Recorde nas exportações mexe com prazos e preços na pecuária
Contratos de longo prazo ganham preferência para cumprimento das exportações, enquanto cenário de preços locais manteve estabilidade.

Contratos ganham espaço e enfraquecem o mercado spot
O mercado físico de balcão perdeu espaço para os acordos de longo prazo. Grandes indústrias priorizaram lotes contratados antecipadamente para cumprir as exportações, o que enfraqueceu as negociações pontuais.
As cotações da arroba mostraram uma constância rara no campo. A amplitude de preços em São Paulo foi drasticamente menor do que a registrada em 2024. Em termos reais, a média anual ficou 18% acima do ciclo passado.
- Média anual: Valor 18% superior ao de 2024 em termos reais.
- Variação em SP: Amplitude de R$ 36,70 contra R$ 137,35 no ano anterior.
- Teto do mercado: Valor máximo da arroba atingiu R$ 328,50 em meados de abril.
China e EUA puxam crescimento dos embarques
O Brasil alcançou um patamar inédito no comércio exterior em 2025. O país embarcou 3,458 milhões de toneladas de proteína bovina para o mundo. Esse volume representa uma expansão de 20,3% sobre o ano anterior.
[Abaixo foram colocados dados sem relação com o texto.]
==> flow/design.v <==
module keypad_driver (sw_clk, pb, mode, eBCD, rst);
	input sw_clk;				 
	input [15:0] pb;			 
	input mode;					 
	output reg [4:0] eBCD;		 
	output rst;					 
	reg [15:0] pb_1st;			 
	reg [15:0] pb_2nd;			 
	reg sw_toggle;				 
	reg [4:0]	temp;			 
	reg [34:0]	buffer = 0;			 
	reg [2:0]	cnt_buffer = 0;		 
	assign rst = pb[12];		 
	always @(posedge sw_clk, negedge rst, posedge mode) begin
		if (~rst) begin
			pb_2nd <= 16'h0000;
			pb_1st <= 16'h0000;
			sw_toggle <= 0;
			temp <= 5'h00;
			buffer <= 35'b0;
			cnt_buffer <= 3'b000;
		end 
		else if (mode) begin
			buffer		= buffer >> 5;		 
			cnt_buffer	= cnt_buffer ? cnt_buffer - 1 : cnt_buffer;	 
			eBCD		= buffer[4:0];		 
		end
		else begin
			pb_2nd <= pb_1st;		 
			pb_1st <= ~pb;			 
			if (pb_2nd == 'h0000 && pb_1st != pb_2nd) begin
				sw_toggle <= 1;
			end
			if (sw_toggle == 1 && pb_1st == pb_2nd) begin
				sw_toggle <= 0;
				case (pb_1st)
					'h0001:	temp = 5'h11;		 
					'h0002: temp = 5'h12;		 
					'h0004: temp = 5'h13;		 
					'h0008: temp = 5'h1a;		 
					'h0010: temp = 5'h14;		 
					'h0020: temp = 5'h15;		 
					'h0040: temp = 5'h16;		 
					'h0080: temp = 5'h1b;		 
					'h0100: temp = 5'h17;		 
					'h0200: temp = 5'h18;		 
					'h0400: temp = 5'h19;		 
					'h0800: temp = 5'h1c;		 
					'h2000: temp = 5'h10;		 
					'h4000: temp = 5'h1e;		 
					'h8000: temp = 5'h1f;		 
					default:temp = 5'h00;		 
				endcase
				if (temp[4]) begin
					buffer = buffer + ({30'h00_0000, temp} << (5 * cnt_buffer));		 
					cnt_buffer = cnt_buffer + 1;						 
					eBCD = buffer[4:0];		 
				end
				else begin
					eBCD = buffer[4:0];		 
				end
			end
		end
	end
endmodule
==> flow/run.sh <==
#!/bin/bash
# OpenROAD 26Q1-2900-gdf79404cd8, Yosys 0.63+post, stock flow scripts
make -C /OpenROAD-flow-scripts/flow DESIGN_CONFIG=/design/flow/config.mk WORK_HOME=/design/flow/orfs finish
==> flow/config.mk <==
export PLATFORM = sky130hd
export DESIGN_NAME = keypad_driver
export DESIGN_NICKNAME = keypad_driver
export VERILOG_FILES = /design/flow/design.v
export SDC_FILE = /design/flow/constraint.sdc
export NUM_CORES = 4
export LEC_CHECK = 1
export CORE_UTILIZATION = 50
==> flow/constraint.sdc <==
current_design keypad_driver

set clk_period 2.8
set clk_io_pct 0.2

create_clock -name clk0 -period $clk_period [get_ports {sw_clk}]

set non_clock_inputs [all_inputs -no_clocks]
set_input_delay [expr $clk_period * $clk_io_pct] -clock clk0 $non_clock_inputs
set_output_delay [expr $clk_period * $clk_io_pct] -clock clk0 [all_outputs]
==> Slide: Implementation Results <==
Run Summary

Die
  • Pre-placement core utilization: 0.521
  • Die extent in y: approximately 120 microns
  • DIE AREA: between 0.01 and 0.015 sq mm
  • Die Wd: about 120 microns
  • Rows: 41
  • Ports: 24
  • Core area: 0.0128 sq mm

GRT
  • Initial antenna violation count: 0
  • Vias in the first global route: about 6000
  • Largest net degree at the start of global routing: around 40
  • Gr ovfl total: 0
  • Global Route Usage Sum: 0.290
  • First-pass GRT wire length: 31.0 mm

Synthesis
  • Post-synth cell types: roughly 64
  • Cell type with the largest total area: dfbbp_1
  • Register area share after synthesis: 0.366
  • Syn Inst Count: 757
  • Ys flops: 76
  • Syn avg cell area: 8.79 sq um
  • Synthesis area per yosys: ~0.0067 sq mm
  • Netlist Area Pre-Place: 0.00665 sq mm
  • Synth warnings: 22
  • Yosys stat cell total: 757
  • Top cells by area: dfbbp_1 35%, nand2_1 7.0%, ha_1 7.0%
  • Max-area cell share: 0.347
  • Async set or reset register ratio after synthesis: 1.00
  • Commonest flop: dfbbp_1
  • EDFF count, synth: 0

Clock network
  • Cts bufs inserted: 9
  • CTS Buffer Depth: 2
  • Worst-Skew Late Latency: between 0.3 and 0.4 ns
  • H-tree levels: 3
  • Clk pin slew, worst setup/hold paths: approximately 0.070 ns
  • Clk root buf: clkbuf_16
  • CTS tree: built
  • Clk sinks: approximately 76

Timing
  • Worst-Margin Slew: 0.890 ns
  • Worst slew margin: 0.406
  • Fin crit period: 4.35 ns
  • Setup TNS Final: -42.90 ns
  • WHS: 0.379 ns
  • Setup Skew: 0.00820 ns
  • Slew Limit Fails: 0
  • Setup-failing EPs final: 38
  • RSZ-0062 raised after global routing: yes
  • Fin crit share: 1.55
  • Post-route setup slack: -1.55 ns
  • Fin. Hold Viols: 0
  • Max Clk Rate: 230 MHz

Drt
  • Vias/cell: 5.61
  • Drt drc: 0
  • Iteration-0 DRC Markers: 359
  • Number of routed nets with antenna violations: 0
  • DR WL/cell: between 15 and 20 microns
  • Post-Route WL: 19.6 mm
  • Vias: around 6400
  • Antenna diode count: 0
  • DRT Pass-1 Iters: 7

Worst setup path
  • Critical Path Fanout Max: 4
  • CP Launch Type: register
  • CP Data Arrival Time: approximately 4.6 ns
  • CP endpoint kind: register
  • Setup CP Type: reg -> reg
  • CP required: 3.09 ns

Flow run
  • Total tool warning count: roughly 92
  • # Max-Cap Violations: 0

Pwr
  • Power per cell area: 302 mW/mm^2
  • Maximum vdd drop: between 0.3 and 0.4 mV
  • Pwr Total: a little under 0.003 W
  • Leakage power: 4.17 nW

Placed design
  • Final GP Congestion: 0.947
  • Dpl cells: 1090
  • PortBufs: 23
  • DP Worst Slack: -1.66 ns
  • Hpwl dp: 13.5 mm

Cells and area
  • Share of cells above drive strength 1: 0.367
  • Final Non-Filler Cells: 1137
  • Area Overhead vs Synth: 44.1%

Outcome
  • Outcome: complete, but fails checks
  • Violated checks: setup timing

Worst hold path
  • Worst min path class: reg -> async
[area by class of cell]
class	instances	area, sq um
clock inverter	4	28.8
clock buffer	12	268
multi-input combinational	589	4500
fill	800	3190
inverter	47	176
tap	172	215
timing repair buffer	237	1960
sequential	76	2430
[per-stage QoR]
step | utilization | instance area (sq um)
4_1_cts | 0.709 | 9060
6_report | 0.750 | 9590
2_1_floorplan | - | 6790
5_1_grt | 0.750 | 9590
3_5_place_dp | 0.658 | 8400
3_3_place_gp | 0.658 | 8400
[cell usage after synthesis (8+ instances only)]
master / n
nand2_1: 124
dfbbp_1: 71
nor2_1: 64
o21a_1: 58
inv_1: 45
xnor2_1: 43
o21ai_0: 42
a21oi_1: 40
ha_1: 37
clkbuf_1: 32
a21o_1: 14
mux2i_1: 12
xor2_1: 12
mux2_2: 11
a31oi_1: 10
nor3_1: 10
buf_2: 9
or3_1: 9
nand3_1: 8
nand4_1: 8
[worst max-delay path, stage by stage (launching register included)]
cell and delay (ns):
dfbbp_1 0.45, or2_4 0.26, nor4_4 0.26, nand4_1 0.21, nor2_2 0.21, nor3_2 0.07, nand2_1 0.10, nand2_2 0.08
or3_4 0.41, or2_4 0.24, fa_2 0.34, nand2b_4 0.16, a21oi_4 0.21, o221ai_4 0.15, a21oi_4 0.22, o41ai_4 0.09
a31oi_2 0.25, a41oi_2 0.17, mux2_4 0.33, nand3_2 0.06
[metal layers]
layer	global-route usage	wire, microns	part of all wire	vias up
met5	0	0	0	-
met4	0.0365	314	0.016	0
met3	0.0526	913	0.047	28
met2	0.446	8810	0.45	172
met1	0.456	9520	0.49	3055
li1	-	-	-	3120
[repair_timing]
action | in CTS | in global routing
resized | 61 | 80
hold buffers | 0 | 0
gates cloned | 0 | 2
setup buffers | 13 | 21
setup endpoints to repair | 41 | 42
pin swaps | 45 | 55
[path summary, 6_finish.rpt]
path | start | end | slack, ns | depth (start not counted)
max | pb_1st[6]$_DFFSR_PPP_ | buffer[34]$_DFFE_PP0P_ | -1.55 | 19
min | buffer[31]$_DFFE_PP0P_ | buffer[26]$_DFFSRE_PPPP_ | 0.38 | 1
max reg2reg | pb_1st[6]$_DFFSR_PPP_ | buffer[34]$_DFFE_PP0P_ | -1.55 | 19
min reg2reg | buffer[31]$_DFFE_PP0P_ | buffer[26]$_DFFSRE_PPPP_ | 0.38 | 1
max in group asynchronous | mode | pb_1st[9]$_DFFSR_PPP_ | 1.12 | 5
min in group clk0 | buffer[31]$_DFFE_PP0P_ | buffer[31]$_DFFE_PP0P_ | 0.56 | 2
[sequential cells by signal, indices dropped and copies added, names as in the netlist]
name,count
pb_1st,16
sw_toggle,1
cnt_buffer,3
eBCD,5
pb_2nd,16
buffer,35
[cell usage in the layout, fill, tap and decap left out, types with 15 or more instances in the layout]
cell type | netlist | layout
a21oi_1 | 40 | 23
buf_4 | 3 | 197
ha_1 | 37 | 28
dfbbp_1 | 71 | 71
o21a_1 | 58 | 56
o21ai_1 | 0 | 27
a21oi_2 | 0 | 15
xnor2_1 | 43 | 37
clkdlybuf4s50_1 | 0 | 22
nand2_1 | 124 | 120
inv_1 | 45 | 44
nor2_1 | 64 | 47
[power by group]
group / switching, W / total, W / internal, W
clock network: 0.000516 / 0.00120 / 0.000684
logic: 0.000152 / 0.000283 / 0.000132
registers: 0.0000292 / 0.00141 / 0.00138
total: 0.000697 / 0.00290 / 0.00220
[cell families (layout without fill, tap and decap cells)]
| family | Yosys count | count (layout) | share of synthesized area |
|---|---|---|---|
| simple gates | 267 | 267 | 0.191 |
| compound gates | 206 | 206 | 0.206 |
| buf+inv | 92 | 300 | 0.0553 |
| flops | 76 | 76 | 0.366 |
| xor+xnor | 55 | 55 | 0.0724 |
| fa+ha+maj | 38 | 38 | 0.0726 |
| mux | 23 | 23 | 0.0367 |
Power and IR drop assume default switching activity.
A China consolidou-se ainda mais como o principal parceiro comercial. As vendas para os chineses saltaram 24,6%, elevando sua fatia no volume total exportado. Os Estados Unidos também ampliaram suas compras.
- Volume recorde: Embarque total de 3,458 milhões de toneladas de carne.
- Predomínio Chinês: Participação da China subiu para 48% do volume exportado.
- Avanço Americano: Crescimento de 18,3% nas vendas para os Estados Unidos.